Work instruction: Your answer should hold every line of the records below that contains the string "inject".

Supplied records:
$ cat src/common/mixer_pkg.sv
// Constants and types shared by the layer mixer and its output FIFO
// ---------------------------------------------------------------
// Summary of operation
// - Hold inputs until every video header arrives
// - Read background once per unstalled ST_MIX cycle
// - Read a layer only where it covers
// - Layer N read N cycles after background
// - Any stall freezes pipeline, drops all readies
// - One alpha sample per pixel of layer
// - No frame or line storage, short latency
// - Early background end: finish current line
// - End of packet on that line's last pixel
// - Early layer end: stop reading, pad samples
// - Late end of packet enters error mode
// - Recovery after frame end realigns inputs
// - Recovery discards data, ready held high
// - Forward non-image packets in layer order
// - Stall after each frame and line
// - Consume background until its end marker
// ---------------------------------------------------------------
package mixer_pkg;

  localparam int          POS_W         = 16;
  localparam int          TYPE_W        = 4;
  localparam logic [3:0]  PKT_VIDEO     = 4'h0;
  localparam logic [2:0]  LINE_GAP_CYC  = 3'h2;
  localparam logic [2:0]  FRAME_GAP_CYC = 3'h4;
  localparam int          FIFO_DEPTH    = 4;

  typedef enum logic [2:0] {
    ST_HDR   = 3'b000,
    ST_OHDR  = 3'b001,
    ST_MIX   = 3'b011,
    ST_LGAP  = 3'b010,
    ST_DRAIN = 3'b111,
    ST_FGAP  = 3'b101,
    ST_FLUSH = 3'b110
  } mix_state_t;

endpackage

$ cat src/rtl/stream_fifo.sv
// Small valid/ready FIFO built from flip-flops
`timescale 1ns/1ps
module stream_fifo #(
  parameter int W     = 8,
  parameter int DEPTH = mixer_pkg::FIFO_DEPTH
) (
  input  wire logic         mclk,
  input  wire logic         rst,
  input  wire logic         in_valid,
  output logic              in_ready,
  input  wire logic [W-1:0] in_data,
  output logic              out_valid,
  input  wire logic         out_ready,
  output logic [W-1:0]      out_data
);
  import mixer_pkg::*;

  localparam int PW = (DEPTH > 1) ? $clog2(DEPTH) : 1;
  localparam logic [PW:0]   FULL_CNT = DEPTH[PW:0];
  localparam logic [PW-1:0] LAST_PTR = PW'(DEPTH - 1);

  typedef struct packed {
    logic [DEPTH-1:0][W-1:0] mem;
    logic [PW-1:0]           wp;
    logic [PW-1:0]           rp;
    logic [PW:0]             cnt;
  } fifo_state_t;

  fifo_state_t s_r;
  fifo_state_t s_nxt;
  logic        push;
  logic        pop;

  assign in_ready  = (s_r.cnt != FULL_CNT);
  assign out_valid = (s_r.cnt != '0);
  assign out_data  = s_r.mem[s_r.rp];
  assign push      = in_valid && in_ready;
  assign pop       = out_valid && out_ready;

  always_comb begin
    s_nxt = s_r;
    if (push) begin
      s_nxt.mem[s_r.wp] = in_data;
      s_nxt.wp = (s_r.wp == LAST_PTR) ? '0 : s_r.wp + 1'b1;
    end
    if (pop) begin
      s_nxt.rp = (s_r.rp == LAST_PTR) ? '0 : s_r.rp + 1'b1;
    end
    if (push && !pop) begin
      s_nxt.cnt = s_r.cnt + 1'b1;
    end else if (pop && !push) begin
      s_nxt.cnt = s_r.cnt - 1'b1;
    end
  end

  always_ff @(posedge mclk) begin
    if (rst) begin
      s_r <= '0;
    end else begin
      s_r <= s_nxt;
    end
  end

endmodule

$ cat src/rtl/video_layer_mixer_flow.sv
// Flow control and error recovery of a multi-layer video mixer
`timescale 1ns/1ps
module video_layer_mixer_flow #(
  parameter int NL = 2,
  parameter int DW = 24,
  parameter int AW = 8
) (
  input  wire logic                          mclk,
  input  wire logic                          rst,
  input  wire logic [mixer_pkg::POS_W-1:0]    cfg_width,
  input  wire logic [mixer_pkg::POS_W-1:0]    cfg_height,
  input  wire logic [NL-1:0]                 cfg_layer_en,
  input  wire logic [NL-1:0]                 cfg_alpha_en,
  input  wire logic [NL*mixer_pkg::POS_W-1:0] cfg_layer_x,
  input  wire logic [NL*mixer_pkg::POS_W-1:0] cfg_layer_y,
  input  wire logic [NL*mixer_pkg::POS_W-1:0] cfg_layer_w,
  input  wire logic [NL*mixer_pkg::POS_W-1:0] cfg_layer_h,
  input  wire logic [DW-1:0]                 bg_data,
  input  wire logic                          bg_valid,
  input  wire logic                          bg_sop,
  input  wire logic                          bg_eop,
  output logic                               bg_ready,
  input  wire logic [NL*DW-1:0]              fg_data,
  input  wire logic [NL-1:0]                 fg_valid,
  input  wire logic [NL-1:0]                 fg_sop,
  input  wire logic [NL-1:0]                 fg_eop,
  output logic [NL-1:0]                      fg_ready,
  input  wire logic [NL*AW-1:0]              al_data,
  input  wire logic [NL-1:0]                 al_valid,
  input  wire logic [NL-1:0]                 al_sop,
  input  wire logic [NL-1:0]                 al_eop,
  output logic [NL-1:0]                      al_ready,
  output logic [DW-1:0]                      out_data,
  output logic                               out_valid,
  output logic                               out_sop,
  output logic                               out_eop,
  input  wire logic                          out_ready,
  output logic                               err_flag
);
  import mixer_pkg::*;

  // ---------------------------------------------------------------
  // Input numbering: 0 background, 1..NL layers, NL+1..2NL alpha
  // ---------------------------------------------------------------
  localparam int NIN = 1 + 2 * NL;
  localparam int IW  = $clog2(NIN + 1);
  localparam logic [IW-1:0] END_IDX = IW'(NIN);

  typedef struct packed {
    logic             v;
    logic             eop;
    logic [POS_W-1:0] x;
    logic [POS_W-1:0] y;
    logic [DW-1:0]    d;
  } stage_t;

  typedef struct packed {
    mix_state_t       st;
    logic [IW-1:0]    cur;
    logic             in_fwd;
    logic [DW-1:0]    hdr;
    logic [POS_W-1:0] x;
    logic [POS_W-1:0] y;
    logic [NIN-1:0]   done;
    logic             err;
    logic             bg_short;
    logic [2:0]       gap;
    stage_t [NL:0]    pipe;
  } state_t;

  state_t              s_r;
  state_t              s_nxt;
  logic [NIN-1:0]      in_v;
  logic [NIN-1:0]      in_sop;
  logic [NIN-1:0]      in_eop;
  logic [NIN-1:0][DW-1:0] in_d;
  logic [NIN-1:0]      act;
  logic [NIN-1:0]      rdy;
  logic [NL-1:0]       cov;
  logic [NL-1:0]       wait_k;
  logic                stall;
  logic                adv;
  logic                fifo_rdy;
  logic                f_v;
  logic                f_sop;
  logic                f_eop;
  logic [DW-1:0]       f_d;
  logic                mixing;
  logic                inject;
  logic                bg_need;
  logic                last_x;
  logic                last_y;

  // ---------------------------------------------------------------
  // Per-layer packing, coverage test and input wait
  // ---------------------------------------------------------------
  assign in_v[0]   = bg_valid;
  assign in_sop[0] = bg_sop;
  assign in_eop[0] = bg_eop;
  assign in_d[0]   = bg_data;
  assign act[0]    = 1'b1;

  for (genvar k = 0; k < NL; k++) begin : g_layer
    logic [POS_W-1:0] lx;
    logic [POS_W-1:0] ly;
    logic [POS_W:0]   xe;
    logic [POS_W:0]   ye;
    assign lx = cfg_layer_x[k*POS_W +: POS_W];
    assign ly = cfg_layer_y[k*POS_W +: POS_W];
    assign xe = {1'b0, lx} + {1'b0, cfg_layer_w[k*POS_W +: POS_W]};
    assign ye = {1'b0, ly} + {1'b0, cfg_layer_h[k*POS_W +: POS_W]};

    assign in_v[1+k]      = fg_valid[k];
    assign in_sop[1+k]    = fg_sop[k];
    assign in_eop[1+k]    = fg_eop[k];
    assign in_d[1+k]      = fg_data[k*DW +: DW];
    assign in_v[1+NL+k]   = al_valid[k];
    assign in_sop[1+NL+k] = al_sop[k];
    assign in_eop[1+NL+k] = al_eop[k];
    assign in_d[1+NL+k]   = DW'(al_data[k*AW +: AW]);
    assign act[1+k]       = cfg_layer_en[k];
    assign act[1+NL+k]    = cfg_layer_en[k] && cfg_alpha_en[k];

    // Layer k is read with the pixel held in stage k
    assign cov[k] = s_r.pipe[k].v && cfg_layer_en[k] &&
                    (s_r.pipe[k].x >= lx) && ({1'b0, s_r.pipe[k].x} < xe) &&
                    (s_r.pipe[k].y >= ly) &&
                    ({1'b0, s_r.pipe[k].y} < ye);
    assign wait_k[k] = cov[k] &&
                       ((!s_r.done[1+k] && !in_v[1+k]) ||
                        (act[1+NL+k] && !s_r.done[1+NL+k] &&
                         !in_v[1+NL+k]));
  end

  // ---------------------------------------------------------------
  // Global stall of the mixing pipeline
  // ---------------------------------------------------------------
  assign mixing  = (s_r.st == ST_MIX) || (s_r.st == ST_LGAP) ||
                   (s_r.st == ST_DRAIN);
  assign inject  = (s_r.st == ST_MIX);
  assign bg_need = inject && !s_r.done[0];
  assign stall   = (s_r.pipe[NL].v && !fifo_rdy) ||
                   (bg_need && !bg_valid) || (|wait_k);
  assign adv     = mixing && !stall;
  assign last_x  = ({1'b0, s_r.x} + 17'h00001) == {1'b0, cfg_width};
  assign last_y  = ({1'b0, s_r.y} + 17'h00001) == {1'b0, cfg_height};

  assign bg_ready = rdy[0];
  assign fg_ready = rdy[NL:1];
  assign al_ready = rdy[2*NL:NL+1];
  assign err_flag = s_r.err;

  function automatic logic [IW-1:0] next_act(
    input logic [IW-1:0]  c,
    input logic [NIN-1:0] a
  );
    logic [IW-1:0] r;
    r = END_IDX;
    for (int i = NIN - 1; i >= 0; i--) begin
      if (a[i] && (IW'(i) > c)) begin
        r = IW'(i);
      end
    end
    return r;
  endfunction

  // ---------------------------------------------------------------
  // Next-state logic
  // ---------------------------------------------------------------
  always_comb begin
    logic take;
    logic early;
    logic short_now;
    logic [DW-1:0] fgd;
    take      = 1'b0;
    early     = 1'b0;
    short_now = 1'b0;
    fgd       = '0;
    s_nxt     = s_r;
    rdy       = '0;
    f_v       = 1'b0;
    f_sop     = 1'b0;
    f_eop     = 1'b0;
    f_d       = '0;
    unique case (s_r.st)
      ST_HDR: begin
        if (s_r.cur == END_IDX) begin
          s_nxt.st = ST_OHDR;
        end else if (s_r.in_fwd) begin
          rdy[s_r.cur] = fifo_rdy;
          f_v   = in_v[s_r.cur];
          f_d   = in_d[s_r.cur];
          f_eop = in_eop[s_r.cur];
          if (in_v[s_r.cur] && fifo_rdy && in_eop[s_r.cur]) begin
            s_nxt.in_fwd = 1'b0;
          end
        end else if (in_v[s_r.cur] && in_sop[s_r.cur] &&
                     in_d[s_r.cur][TYPE_W-1:0] == PKT_VIDEO) begin
          // Header taken; this input is held off until the frame starts
          rdy[s_r.cur] = 1'b1;
          if (s_r.cur == '0) begin
            s_nxt.hdr = in_d[0];
          end
          s_nxt.cur = next_act(s_r.cur, act);
        end else if (in_v[s_r.cur] && in_sop[s_r.cur]) begin
          rdy[s_r.cur] = fifo_rdy;
          f_v   = 1'b1;
          f_sop = 1'b1;
          f_d   = in_d[s_r.cur];
          f_eop = in_eop[s_r.cur];
          if (fifo_rdy && !in_eop[s_r.cur]) begin
            s_nxt.in_fwd = 1'b1;
          end
        end else begin
          // Stray beats outside any packet are dropped
          rdy[s_r.cur] = 1'b1;
        end
      end

      ST_OHDR: begin
        f_v   = 1'b1;
        f_sop = 1'b1;
        f_d   = s_r.hdr;
        if (fifo_rdy) begin
          s_nxt.st       = ST_MIX;
          s_nxt.x        = '0;
          s_nxt.y        = '0;
          s_nxt.done     = '0;
          s_nxt.err      = 1'b0;
          s_nxt.bg_short = 1'b0;
        end
      end

      ST_MIX, ST_LGAP, ST_DRAIN: begin
        if (adv) begin
          // Output beat leaves the last stage
          f_v   = s_r.pipe[NL].v;
          f_eop = s_r.pipe[NL].eop;
          f_d   = s_r.pipe[NL].d;
          rdy[0] = bg_need;
          early  = bg_need && bg_valid && bg_eop && !(last_x && last_y);
          short_now = s_r.bg_short || early;
          if (early) begin
            s_nxt.bg_short = 1'b1;
            s_nxt.err      = 1'b1;
          end
          for (int k = 0; k < NL; k++) begin
            s_nxt.pipe[k+1] = s_r.pipe[k];
            rdy[1+k]    = cov[k] && !s_r.done[1+k];
            rdy[1+NL+k] = cov[k] && act[1+NL+k] &&
                          !s_r.done[1+NL+k];
            if (cov[k]) begin
              fgd  = s_r.done[1+k] ? '0 : in_d[1+k];
              take = !act[1+NL+k] ||
                     (!s_r.done[1+NL+k] && in_d[1+NL+k][AW-1]);
              if (take) begin
                s_nxt.pipe[k+1].d = fgd;
              end
            end
          end
          // Background pixel enters stage 0, padded once the packet ended
          s_nxt.pipe[0] = '0;
          if (inject) begin
            s_nxt.pipe[0].v   = 1'b1;
            s_nxt.pipe[0].x   = s_r.x;
            s_nxt.pipe[0].y   = s_r.y;
            s_nxt.pipe[0].d   = bg_need ? bg_data : '0;
            s_nxt.pipe[0].eop = last_x && (last_y || short_now);
            if (last_x) begin
              s_nxt.x = '0;
              s_nxt.y = s_r.y + 1'b1;
              if (last_y || short_now) begin
                s_nxt.st = ST_DRAIN;
              end else begin
                s_nxt.st  = ST_LGAP;
                s_nxt.gap = LINE_GAP_CYC;
              end
            end else begin
              s_nxt.x = s_r.x + 1'b1;
            end
          end
          // Any end of packet stops further reads of that input
          for (int i = 0; i < NIN; i++) begin
            if (rdy[i] && in_v[i] && in_eop[i]) begin
              s_nxt.done[i] = 1'b1;
            end
          end
        end
        if (s_r.st == ST_LGAP) begin
          if (s_r.gap <= 3'h1) begin
            s_nxt.st = ST_MIX;
          end else begin
            s_nxt.gap = s_r.gap - 1'b1;
          end
        end
        if (s_r.st == ST_DRAIN && !(|s_r.pipe[0].v) && !stall) begin
          take = 1'b1;
          for (int k = 0; k <= NL; k++) begin
            if (s_r.pipe[k].v) begin
              take = 1'b0;
            end
          end
          if (take) begin
            if (|(act & ~s_nxt.done)) begin
              s_nxt.err = 1'b1;
              s_nxt.st  = ST_FLUSH;
            end else begin
              s_nxt.st  = ST_FGAP;
              s_nxt.gap = FRAME_GAP_CYC;
            end
          end
        end
      end

      ST_FLUSH: begin
        // Discard every unfinished input up to its end marker
        for (int i = 0; i < NIN; i++) begin
          if (act[i] && !s_r.done[i]) begin
            rdy[i] = 1'b1;
            if (in_v[i] && in_eop[i]) begin
              s_nxt.done[i] = 1'b1;
            end
          end
        end
        if (!(|(act & ~s_nxt.done))) begin
          s_nxt.st  = ST_FGAP;
          s_nxt.gap = FRAME_GAP_CYC;
        end
      end

      ST_FGAP: begin
        if (s_r.gap <= 3'h1) begin
          s_nxt.st     = ST_HDR;
          s_nxt.cur    = '0;
          s_nxt.in_fwd = 1'b0;
        end else begin
          s_nxt.gap = s_r.gap - 1'b1;
        end
      end

      default: begin
        s_nxt = '0;
      end
    endcase
  end

  always_ff @(posedge mclk) begin
    if (rst) begin
      s_r <= '0;
    end else begin
      s_r <= s_nxt;
    end
  end

  // ---------------------------------------------------------------
  // Output FIFO
  // ---------------------------------------------------------------
  logic [DW+1:0] fo_data;

  stream_fifo #(
    .W     (DW + 2),
    .DEPTH (FIFO_DEPTH)
  ) u_out_fifo (
    .mclk      (mclk),
    .rst       (rst),
    .in_valid  (f_v),
    .in_ready  (fifo_rdy),
    .in_data   ({f_sop, f_eop, f_d}),
    .out_valid (out_valid),
    .out_ready (out_ready),
    .out_data  (fo_data)
  );

  assign out_sop  = fo_data[DW+1];
  assign out_eop  = fo_data[DW];
  assign out_data = fo_data[DW-1:0];

endmodule

$ cat config.mk
export PLATFORM = sky130hd
export DESIGN_NAME = video_layer_mixer_flow
export DESIGN_NICKNAME = d
export VERILOG_FILES = /design/src/common/mixer_pkg.sv /design/src/rtl/stream_fifo.sv /design/src/rtl/video_layer_mixer_flow.sv
export SDC_FILE = /design/constraint.sdc
export NUM_CORES = 1
export LEC_CHECK = 0
export ABC_CLOCK_PERIOD_IN_PS = 11000
export BUFFER_PORTS_ARGS = -buffer_cell sky130_fd_sc_hd__buf_2
export CAP_MARGIN = 10
export CORE_ASPECT_RATIO = 1.25
export CORE_MARGIN = 8
export CORE_UTILIZATION = 25
export CTS_CLUSTER_DIAMETER = 80
export DETAILED_ROUTE_END_ITERATION = 8
export PLACE_DENSITY = 0.42
export SKIP_LAST_GASP = 1
export SLEW_MARGIN = 20
export SYNTH_ARGS = -nofsm -noshare
export SYNTH_HDL_FRONTEND = slang
export SYNTH_HIERARCHICAL = 1
export SYNTH_SLANG_ARGS = --single-unit
$ cat constraint.sdc
create_clock -name mclk -period 11 [get_ports mclk]
set_input_delay 0.55 -clock mclk [delete_from_list [all_inputs] [get_ports mclk]]
set_output_delay 0.55 -clock mclk [all_outputs]
set_load 0.01 [all_outputs]
==> impl_metrics.json <==
{
  "cts-root-buf": "clkbuf_16",
  "avgViaCountPerCell": 4.998,
  "overflow": 0,
  "fp.dieW_um": 284.2,
  "clk_latency_ps": 580,
  "yosysSeqAreaShare_pct": 29.04,
  "peakVddDrop_v": 0.0001178,
  "finalCritPeriodShare_pct": 67.13,
  "r2r_cells": 16,
  "power_mw": 3.315,
  "hpwl_mm": 61.34,
  "fin_nets": 3263,
  "crit_fanout": 75,
  "worstPathRequired_ps": 10450,
  "area_delta_synth_final_pct": 18.14,
  "ys_seq_elements": 326,
  "cts_tree": "done",
  "final_layout_size_suffix_gt1_share_pct": 18.92,
  "wire_per_inst_um": 20.49,
  "core_mm2": 0.08957,
  "initial_core_util_pct": 25.09,
  "path_clk_slew_ps": 50,
  "clock_sinks": 326,
  "outcome": "finished clean",
  "max_freq_mhz": 135.4,
  "place.gp.congestion": 0.8832,
  "grt_usage_pct": 15.80,
  "critical-path-max-stage-delay_ps": 820,
  "synth.distinct_cells": 105,
  "postRouteAntennaNets": 0,
  "slew_violations": 0,
  "tightest_slew_ps": 1071,
  "cts_buffers": 43,
  "postLayoutCellArea_mm2": 0.02655,
  "slew_headroom_pct": 28.63,
  "skew_ps": 29.28,
  "stdcell_count": 4017,
  "rrSetupSlack_ps": 5180,
  "drv_cap": 0,
  "rows": 123,
  "period_minus_slack_ps": 7385,
  "netlist_instances": 2578,
  "grt_pass1_vias": 20810,
  "cp.arrival_ps": 6830,
  "start_kind": "input pin",
  "hp-class": "in -> reg",
  "die_area_mm2": 0.09980,
  "r2r-end": "u_out_fifo/s_r[2]$_SDFFE_PP0P_",
  "place_inst": 3932,
  "hold_viol_final": 0,
  "rr_startpoint": "s_r[242]$_SDFFE_PP0P_",
  "synth_top_area_share_pct": 29.04,
  "drc": 0,
  "grt_pass1_wl_mm": 125.0,
  "powerDensity_mw_per_mm2": 124.9,
  "avgSynthCellArea_um2": 8.717,
  "cts_buffer_depth": 3,
  "ios": 303,
  "cts_resized": 0,
  "grt_max_degree": 127,
  "regArea_mm2": 0.006535,
  "final_cell_mix": "dfxtp_1, buf_2, nor2_1",
  "vias": 20080,
  "rsz0062_at_grt": "false",
  "cp_common_cell": "a21oi_1",
  "postCtsSetupRepairBufs": 0,
  "dr.pass1.iters": 5,
  "io_buffers": 302,
  "tns_ps": 0,
  "hold_end": "s_r[1]$_SDFFE_PP0P_",
  "synthArstFlopShare_pct": 0,
  "hold_path_depth": 3,
  "grt_antenna_before_repair": 12,
  "hold_start": "bg_data[1]",
  "synth_ff_type": "dfxtp_1",
  "worst_setup_path_end_kind": "output pin",
  "path_cells": "buf_2, ha_1, a21o_1, a21oi_1, o21bai_1, a21oi_1, nor2b_1, o21a_1, o21a_1, o41ai_1, mux2i_1, a2111oi_0, ha_1, o2111ai_1, a211o_1, o31ai_4, o31a_1, and3_4, buf_4, nand2_1, a21oi_1, a31o_2, buf_2",
  "synth_edf_count": 0,
  "ys_top_cells_by_area": "dfxtp_1, ha_1, mux2i_1, a22oi_1, nand2b_1",
  "finalWirelength_mm": 82.29,
  "setup_viol": 0,
  "preCtsSetupSlack_ps": 3624,
  "dieHeight_um": 351.2,
  "drtIter0Drc": 1329,
  "ys_warn_count": 6,
  "setup_ws_ps": 3615,
  "cts_max_level": 2,
  "mostFrequentLayoutCell": "dfxtp_1",
  "multi_input_area_mm2": 0.01483,
  "p_leak_nw": 11.18,
  "placed_area_mm2": 0.02497,
  "cp_slowest_cell": "buf_4",
  "fillers": 9529,
  "yosysTopAreaCell": "dfxtp_1",
  "syn-cell-area_mm2": 0.02247,
  "syn-num-nets": 3051,
  "path_class": "in -> out",
  "cts-hold-fix-buffers": 0
}
## cell families (layout without fill, tap and decap cells)
logic type / count (synthesis) / count (layout) / share of synthesized area, %
AND/OR/NAND/NOR: 812 / 812 / 18.51
AO/OA/AOI/OAI: 638 / 638 / 19.93
flip-flops: 326 / 326 / 29.04
buffers and inverters: 278 / 523 / 5.284
multiplexers: 220 / 220 / 11.83
adder cells (fa/ha/maj): 203 / 203 / 11.47
XOR/XNOR: 101 / 101 / 3.936
other: 0 / 7 / 0
## critical path: cells and delay by family
family / cells / cell delay [ps]
AOI/OAI and AO/OA: 14 / 3460
muxes: 1 / 160
adders and majority gates: 2 / 510
buffers and inverters: 3 / 1100
and+or+nand+nor: 3 / 990
## where the power goes
part | internal [mW] | total, mW | leakage, nW | switching, mW
Combinational | 0.241 | 0.550 | 7.79 | 0.309
Sequential | 1.20 | 1.22 | 2.63 | 0.0275
Clock | 0.955 | 1.54 | 0.757 | 0.587
## routing by layer
layer  GRT usage, %  vias to the layer above  routed length (um)
met3          3.268                      104                4254
met2          28.31                      509               40700
met4          4.120                       12                1930
met5              0                        -                  77
met1          19.11                     9640               35330
li1               -                     9811                   -
## final cells by class
class	instances	area share (%)
Tap cell	1187	5.594
Antenna cell	7	0.06598
Clock buffer	66	4.868
Timing Repair Buffer	320	6.287
Sequential cell	326	24.61
Multi-Input combinational cell	1974	55.85
Inverter	125	1.767
Clock inverter	12	0.9567
## cells in the mapped netlist (40+ instances only)
library cell and n:
nor2_1 234, ha_1 198, o21ai_0 97, dfxtp_1 326
nand2_1 146, inv_1 122, nor2b_1 57, a22oi_1 144
a21oi_1 141, clkbuf_1 97, mux2_2 55, nor3_1 40
nand2b_1 148, xnor2_1 50, nand3_1 65, mux2i_1 134
xor2_1 51
## flip-flops by register name, summed over array words and instances (netlist names)
register,count
s_r,214
u_out_fifo/s_r,111
err_flag,1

Exercise result:
  logic                inject;
  assign inject  = (s_r.st == ST_MIX);
  assign bg_need = inject && !s_r.done[0];
          if (inject) begin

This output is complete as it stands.